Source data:
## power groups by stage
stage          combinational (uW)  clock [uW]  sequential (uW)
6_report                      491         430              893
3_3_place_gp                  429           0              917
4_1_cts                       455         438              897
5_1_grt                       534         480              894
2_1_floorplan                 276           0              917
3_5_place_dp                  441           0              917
`config.mk`:
```
export PLATFORM = sky130hd
export DESIGN_NAME = spiSlaveTop
export DESIGN_NICKNAME = d
export VERILOG_FILES = /design/src/hw/spiPkg.sv /design/src/hw/spiSlaveTop.sv /design/src/hw/spiMisoTx.sv /design/src/hw/csrRegFile.sv /design/src/hw/apbBridge.sv /design/src/hw/spiFrameRx.sv /design/src/hw/spiSckSync.sv
export SDC_FILE = /design/constraint.sdc
export NUM_CORES = 1
export LEC_CHECK = 0
export BUFFER_PORTS_ARGS = -buffer_cell sky130_fd_sc_hd__buf_2
export CORE_ASPECT_RATIO = 0.5
export CORE_MARGIN = 2
export CORE_UTILIZATION = 25
export CTS_BUF_LIST = sky130_fd_sc_hd__clkbuf_8
export CTS_CLUSTER_DIAMETER = 150
export DETAILED_ROUTE_END_ITERATION = 12
export PLACE_DENSITY = 0.38
export SYNTH_ARGS = -nofsm -noshare
export SYNTH_HDL_FRONTEND = slang
export SYNTH_SLANG_ARGS = --single-unit
export TNS_END_PERCENT = 10
```
`constraint.sdc`:
```
create_clock -name iSysClk -period 10.11 [get_ports iSysClk]
set_clock_uncertainty 0.2 [all_clocks]
set_input_delay 1.011 -clock iSysClk [delete_from_list [all_inputs] [get_ports iSysClk]]
set_output_delay 1.011 -clock iSysClk [all_outputs]
set_load 0.02 [all_outputs]
```
<file path="config.mk">
export PLATFORM = sky130hd
export DESIGN_NAME = icache_ctrl_flat
export DESIGN_NICKNAME = d
export VERILOG_FILES = /design/src/design/icache_pkg.sv /design/src/design/icache_array_if.sv /design/src/design/icache_ctrl.sv /design/src/flat_wrapper.sv
export SDC_FILE = /design/constraint.sdc
export NUM_CORES = 1
export LEC_CHECK = 0
export ABC_AREA = 1
export ABC_CLOCK_PERIOD_IN_PS = 7400
export BUFFER_PORTS_ARGS = -buffer_cell sky130_fd_sc_hd__buf_2
export CAP_MARGIN = 20
export CORE_AREA = 2 2 276 278
export DETAILED_ROUTE_END_ITERATION = 12
export DIE_AREA = 0 0 278 280
export GPL_ROUTABILITY_DRIVEN = 0
export HOLD_SLACK_MARGIN = 0.02
export PLACE_DENSITY = 0.38
export SYNTH_ARGS = -nofsm -noshare
export SYNTH_HDL_FRONTEND = slang
export SYNTH_SLANG_ARGS = --single-unit
</file>
<file path="constraint.sdc">
create_clock -name clk -period 7.4 [get_ports clk]
set_input_delay 2.22 -clock clk [delete_from_list [all_inputs] [get_ports clk]]
set_output_delay 2.22 -clock clk [all_outputs]
set_load 0.01 [all_outputs]
</file>
## src/rvPkg.sv

```systemverilog
package rvPkg;

    localparam int xlen = 32;

    // rv32i major opcodes
    localparam logic [6:0] opArith    = 7'b0110011;
    localparam logic [6:0] opArithImm = 7'b0010011;
    localparam logic [6:0] opLoad     = 7'b0000011;
    localparam logic [6:0] opStore    = 7'b0100011;
    localparam logic [6:0] opBranch   = 7'b1100011;
    localparam logic [6:0] opJal      = 7'b1101111;
    localparam logic [6:0] opJalr     = 7'b1100111;
    localparam logic [6:0] opSystem   = 7'b1110011;

    typedef enum logic [1:0] {aluAdd, aluBranch, aluFunct} aluOpT;
    typedef enum logic {srcPc, srcA} srcAT;
    typedef enum logic [1:0] {srcB, srcFour, srcImm} srcBT;
    typedef enum logic [1:0] {wbAlu, wbMem, wbLink} wbSelT;

    typedef enum logic [2:0] {phIf, phId, phEx1, phEx2, phMem, phWb, phHalt} phaseT;

    typedef struct packed {
        logic  pcWrite;
        logic  pcWriteNotCond;
        logic  iOrD;
        logic  memRead;
        logic  memWrite;
        logic  irWrite;
        logic  regWrite;
        logic  isEcall;
        aluOpT aluOp;
        srcAT  srcA;
        srcBT  srcB;
        wbSelT wbSel;
    } ctrlT;

    typedef struct packed {
        logic memRead;
        logic memWrite;
        logic iOrD;
    } busReqT;

    // instruction formats, one view each
    typedef struct packed {
        logic [6:0] funct7;
        logic [4:0] rs2;
        logic [4:0] rs1;
        logic [2:0] funct3;
        logic [4:0] rd;
        logic [6:0] opcode;
    } rTypeT;

    typedef struct packed {
        logic [11:0] imm;
        logic [4:0]  rs1;
        logic [2:0]  funct3;
        logic [4:0]  rd;
        logic [6:0]  opcode;
    } iTypeT;

    typedef struct packed {
        logic [6:0] immHi;
        logic [4:0] rs2;
        logic [4:0] rs1;
        logic [2:0] funct3;
        logic [4:0] immLo;
        logic [6:0] opcode;
    } sTypeT;

    typedef struct packed {
        logic       imm12;
        logic [5:0] immHi;
        logic [4:0] rs2;
        logic [4:0] rs1;
        logic [2:0] funct3;
        logic [3:0] immLo;
        logic       imm11;
        logic [6:0] opcode;
    } bTypeT;

    typedef struct packed {
        logic       imm20;
        logic [9:0] imm10to1;
        logic       imm11;
        logic [7:0] imm19to12;
        logic [4:0] rd;
        logic [6:0] opcode;
    } jTypeT;

    typedef union packed {
        rTypeT rT;
        iTypeT iT;
        sTypeT sT;
        bTypeT bT;
        jTypeT jT;
    } instrT;

endpackage
```

## src/rvMulti.sv

```systemverilog
`timescale 1ns/100ps

module rvMulti (
    input  logic                   clk,
    input  logic                   reset,
    output logic                   wbCyc,
    output logic                   wbStb,
    output logic                   wbWe,
    output logic [rvPkg::xlen-1:0] wbAdr,
    output logic [rvPkg::xlen-1:0] wbDatO,
    output logic [3:0]             wbSel,
    input  logic [rvPkg::xlen-1:0] wbDatI,
    input  logic                   wbAck,
    output logic                   halted
);
    import rvPkg::*;

    phaseT           phase;
    ctrlT            ctrl;
    busReqT          busReq;
    logic [6:0]      opcode;
    logic            branchTaken;
    logic [xlen-1:0] memAddr;
    logic [xlen-1:0] memWdata;
    logic [xlen-1:0] memRdata;
    logic            memDone;

    stateSequencer stateSequencerInst (
        .clk         (clk),
        .reset       (reset),
        .opcode      (opcode),
        .branchTaken (branchTaken),
        .memDone     (memDone),
        .phase       (phase)
    );

    microController microControllerInst (
        .phase       (phase),
        .opcode      (opcode),
        .branchTaken (branchTaken),
        .ctrl        (ctrl),
        .busReq      (busReq)
    );

    datapath datapathInst (
        .clk         (clk),
        .reset       (reset),
        .ctrl        (ctrl),
        .memRdata    (memRdata),
        .memDone     (memDone),
        .opcode      (opcode),
        .branchTaken (branchTaken),
        .memAddr     (memAddr),
        .memWdata    (memWdata)
    );

    // strobe and direction from control, address and data from the datapath
    wbMaster wbMasterInst (
        .clk    (clk),
        .reset  (reset),
        .busReq (busReq),
        .addr   (memAddr),
        .wdata  (memWdata),
        .wbCyc  (wbCyc),
        .wbStb  (wbStb),
        .wbWe   (wbWe),
        .wbAdr  (wbAdr),
        .wbDatO (wbDatO),
        .wbSel  (wbSel),
        .wbDatI (wbDatI),
        .wbAck  (wbAck),
        .rdata  (memRdata),
        .done   (memDone)
    );

    assign halted = (phase == phHalt);

endmodule

```

## src/wbMaster.sv

```systemverilog
`timescale 1ns/100ps

module wbMaster (
    input  logic                   clk,
    input  logic                   reset,
    input  rvPkg::busReqT          busReq,
    input  logic [rvPkg::xlen-1:0] addr,
    input  logic [rvPkg::xlen-1:0] wdata,
    output logic                   wbCyc,
    output logic                   wbStb,
    output logic                   wbWe,
    output logic [rvPkg::xlen-1:0] wbAdr,
    output logic [rvPkg::xlen-1:0] wbDatO,
    output logic [3:0]             wbSel,
    input  logic [rvPkg::xlen-1:0] wbDatI,
    input  logic                   wbAck,
    output logic [rvPkg::xlen-1:0] rdata,
    output logic                   done
);
    import rvPkg::*;

    logic request;
    logic start;

    assign request = busReq.memRead || busReq.memWrite;
    // cyc is low in the cycle after ack, so a new cycle waits one clock
    assign start = request && !wbCyc;

    always_ff @(posedge clk) begin
        if (reset) begin
            wbCyc <= 1'b0;
            wbStb <= 1'b0;
        end else if (start) begin
            wbCyc <= 1'b1;
            wbStb <= 1'b1;
        end else if (wbCyc && wbAck) begin
            wbCyc <= 1'b0;
            wbStb <= 1'b0;
        end
    end

    // held until ack
    always_ff @(posedge clk) begin
        if (start) begin
            wbAdr  <= addr;
            wbDatO <= wdata;
            // fetches are always reads
            wbWe   <= busReq.memWrite && busReq.iOrD;
        end
    end

    assign wbSel = 4'hf;
    assign done  = wbCyc && wbAck;
    assign rdata = wbDatI;

endmodule

```

## src/datapath.sv

```systemverilog
`timescale 1ns/100ps

module datapath (
    input  logic                   clk,
    input  logic                   reset,
    input  rvPkg::ctrlT            ctrl,
    input  logic [rvPkg::xlen-1:0] memRdata,
    input  logic                   memDone,
    output logic [6:0]             opcode,
    output logic                   branchTaken,
    output logic [rvPkg::xlen-1:0] memAddr,
    output logic [rvPkg::xlen-1:0] memWdata
);
    import rvPkg::*;

    logic [xlen-1:0] pc;
    logic [xlen-1:0] oldPc;
    instrT           ir;
    logic [xlen-1:0] mdr;
    logic [xlen-1:0] regA;
    logic [xlen-1:0] regB;
    logic [xlen-1:0] aluOut;
    logic [xlen-1:0] regFile [32];

    logic [xlen-1:0] imm;
    logic [xlen-1:0] opA;
    logic [xlen-1:0] opB;
    logic [xlen-1:0] aluResult;
    logic [xlen-1:0] wbData;
    logic [xlen-1:0] pcIn;
    logic            isSub;

    assign opcode = ir.rT.opcode;

    // immediate by format
    always_comb begin
        case (opcode)
            opStore:  imm = {{20{ir.sT.immHi[6]}}, ir.sT.immHi, ir.sT.immLo};
            opBranch: imm = {{19{ir.bT.imm12}}, ir.bT.imm12, ir.bT.imm11,
                             ir.bT.immHi, ir.bT.immLo, 1'b0};
            opJal:    imm = {{11{ir.jT.imm20}}, ir.jT.imm20, ir.jT.imm19to12,
                             ir.jT.imm11, ir.jT.imm10to1, 1'b0};
            default:  imm = {{20{ir.iT.imm[11]}}, ir.iT.imm};
        endcase
    end

    assign opA = (ctrl.srcA == srcA) ? regA : oldPc;

    always_comb begin
        case (ctrl.srcB)
            srcFour: opB = 32'd4;
            srcImm:  opB = imm;
            default: opB = regB;
        endcase
    end

    // funct7 bit 5 is an immediate bit in the I form
    assign isSub = ir.rT.funct7[5] && (opcode == opArith);

    always_comb begin
        case (ctrl.aluOp)
            aluBranch: aluResult = opA - opB;
            aluFunct: begin
                case (ir.rT.funct3)
                    3'b000:  aluResult = isSub ? opA - opB : opA + opB;
                    3'b010:  aluResult = {31'd0, $signed(opA) < $signed(opB)};
                    3'b100:  aluResult = opA ^ opB;
                    3'b110:  aluResult = opA | opB;
                    3'b111:  aluResult = opA & opB;
                    default: aluResult = opA + opB;
                endcase
            end
            default: aluResult = opA + opB;
        endcase
    end

    always_comb begin
        case (ir.bT.funct3)
            3'b000:  branchTaken = (regA == regB);
            3'b001:  branchTaken = (regA != regB);
            3'b100:  branchTaken = $signed(regA) < $signed(regB);
            3'b101:  branchTaken = $signed(regA) >= $signed(regB);
            default: branchTaken = 1'b0;
        endcase
    end

    always_comb begin
        case (ctrl.wbSel)
            wbMem:   wbData = mdr;
            wbLink:  wbData = aluResult;
            default: wbData = aluOut;
        endcase
    end

    // not-taken and jump targets come from ALUOut, bit 0 cleared for jalr
    assign pcIn = (ctrl.pcWriteNotCond || ctrl.wbSel == wbLink) ?
                  {aluOut[xlen-1:1], 1'b0} : aluResult;

    assign memAddr  = ctrl.iOrD ? aluOut : pc;
    assign memWdata = regB;

    always_ff @(posedge clk) begin
        if (reset) begin
            pc <= '0;
        end else if (ctrl.pcWrite || ctrl.pcWriteNotCond) begin
            pc <= pcIn;
        end
    end

    always_ff @(posedge clk) begin
        if (memDone && ctrl.irWrite) begin
            ir    <= memRdata;
            oldPc <= pc;
        end
        if (memDone && ctrl.memRead && ctrl.iOrD) begin
            mdr <= memRdata;
        end
        // operands frozen once halting
        if (!ctrl.isEcall) begin
            regA <= (ir.rT.rs1 == 5'd0) ? '0 : regFile[ir.rT.rs1];
            regB <= (ir.rT.rs2 == 5'd0) ? '0 : regFile[ir.rT.rs2];
            // address held for the whole data phase
            if (!ctrl.iOrD) begin
                aluOut <= aluResult;
            end
        end
        if (ctrl.regWrite && ir.rT.rd != 5'd0) begin
            regFile[ir.rT.rd] <= wbData;
        end
    end

endmodule

```

## src/microController.sv

```systemverilog
`timescale 1ns/100ps

module microController (
    input  rvPkg::phaseT  phase,
    input  logic [6:0]    opcode,
    input  logic          branchTaken,
    output rvPkg::ctrlT   ctrl,
    output rvPkg::busReqT busReq
);
    import rvPkg::*;

    always_comb begin
        ctrl.pcWrite        = 1'b0;
        ctrl.pcWriteNotCond = 1'b0;
        ctrl.iOrD           = 1'b0;
        ctrl.memRead        = 1'b0;
        ctrl.memWrite       = 1'b0;
        ctrl.irWrite        = 1'b0;
        ctrl.regWrite       = 1'b0;
        ctrl.isEcall        = 1'b0;
        ctrl.aluOp          = aluAdd;
        ctrl.srcA           = srcPc;
        ctrl.srcB           = srcB;
        ctrl.wbSel          = wbAlu;

        case (phase)
            // fetch from PC into IR
            phIf: begin
                ctrl.memRead = 1'b1;
                ctrl.irWrite = 1'b1;
            end
            // oldPc+4 into ALUOut for a branch not taken
            phId: begin
                ctrl.isEcall = (opcode == opSystem);
                ctrl.srcB    = srcFour;
            end
            phEx1: begin
                case (opcode)
                    opArith: begin
                        ctrl.srcA  = srcA;
                        ctrl.aluOp = aluFunct;
                    end
                    opArithImm: begin
                        ctrl.srcA  = srcA;
                        ctrl.srcB  = srcImm;
                        ctrl.aluOp = aluFunct;
                    end
                    // effective address and the jalr target
                    opLoad, opStore, opJalr: begin
                        ctrl.srcA = srcA;
                        ctrl.srcB = srcImm;
                    end
                    opBranch: begin
                        ctrl.srcA           = srcA;
                        ctrl.aluOp          = aluBranch;
                        ctrl.pcWriteNotCond = !branchTaken;
                    end
                    opJal: begin
                        ctrl.srcB = srcImm;
                    end
                    default: begin
                    end
                endcase
            end
            // taken branch target
            phEx2: begin
                ctrl.pcWrite = 1'b1;
                ctrl.srcB    = srcImm;
            end
            phMem: begin
                ctrl.iOrD = 1'b1;
                if (opcode == opLoad) begin
                    ctrl.memRead = 1'b1;
                end else begin
                    ctrl.memWrite = 1'b1;
                    ctrl.pcWrite  = 1'b1;
                    ctrl.srcB     = srcFour;
                end
            end
            phWb: begin
                ctrl.pcWrite  = 1'b1;
                ctrl.regWrite = 1'b1;
                ctrl.srcB     = srcFour;
                if (opcode == opLoad) begin
                    ctrl.wbSel = wbMem;
                end else if (opcode == opJal || opcode == opJalr) begin
                    // rd gets oldPc+4 live while PC gets the latched target
                    ctrl.wbSel = wbLink;
                end
            end
            phHalt: begin
                ctrl.isEcall = 1'b1;
            end
            default: begin
            end
        endcase
    end

    assign busReq.memRead  = ctrl.memRead;
    assign busReq.memWrite = ctrl.memWrite;
    assign busReq.iOrD     = ctrl.iOrD;

endmodule

```

## src/stateSequencer.sv

```systemverilog
`timescale 1ns/100ps

module stateSequencer (
    input  logic        clk,
    input  logic        reset,
    input  logic [6:0]  opcode,
    input  logic        branchTaken,
    input  logic        memDone,
    output rvPkg::phaseT phase
);
    import rvPkg::*;

    phaseT nextPhase;

    always_comb begin
        nextPhase = phase;
        case (phase)
            // bus phases hold until the slave acks
            phIf: begin
                if (memDone) begin
                    nextPhase = phId;
                end
            end
            phId: begin
                if (opcode == opSystem) begin
                    nextPhase = phHalt;
                end else begin
                    nextPhase = phEx1;
                end
            end
            phEx1: begin
                case (opcode)
                    opArith, opArithImm, opJal, opJalr: nextPhase = phWb;
                    opLoad, opStore: nextPhase = phMem;
                    opBranch: nextPhase = branchTaken ? phEx2 : phIf;
                    default: nextPhase = phIf;
                endcase
            end
            phEx2: nextPhase = phIf;
            phMem: begin
                if (memDone) begin
                    // stores finish here, loads still write rd
                    nextPhase = (opcode == opLoad) ? phWb : phIf;
                end
            end
            phWb: nextPhase = phIf;
            // only reset leaves halt
            phHalt: nextPhase = phHalt;
            default: nextPhase = phIf;
        endcase
    end

    always_ff @(posedge clk) begin
        if (reset) begin
            phase <= phIf;
        end else begin
            phase <= nextPhase;
        end
    end

endmodule

```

— EXERCISE BRIEF —
Throughout the data above, report every line that contains the string "aluOpT".

— OUTPUT BELOW —
    typedef enum logic [1:0] {aluAdd, aluBranch, aluFunct} aluOpT;
        aluOpT aluOp;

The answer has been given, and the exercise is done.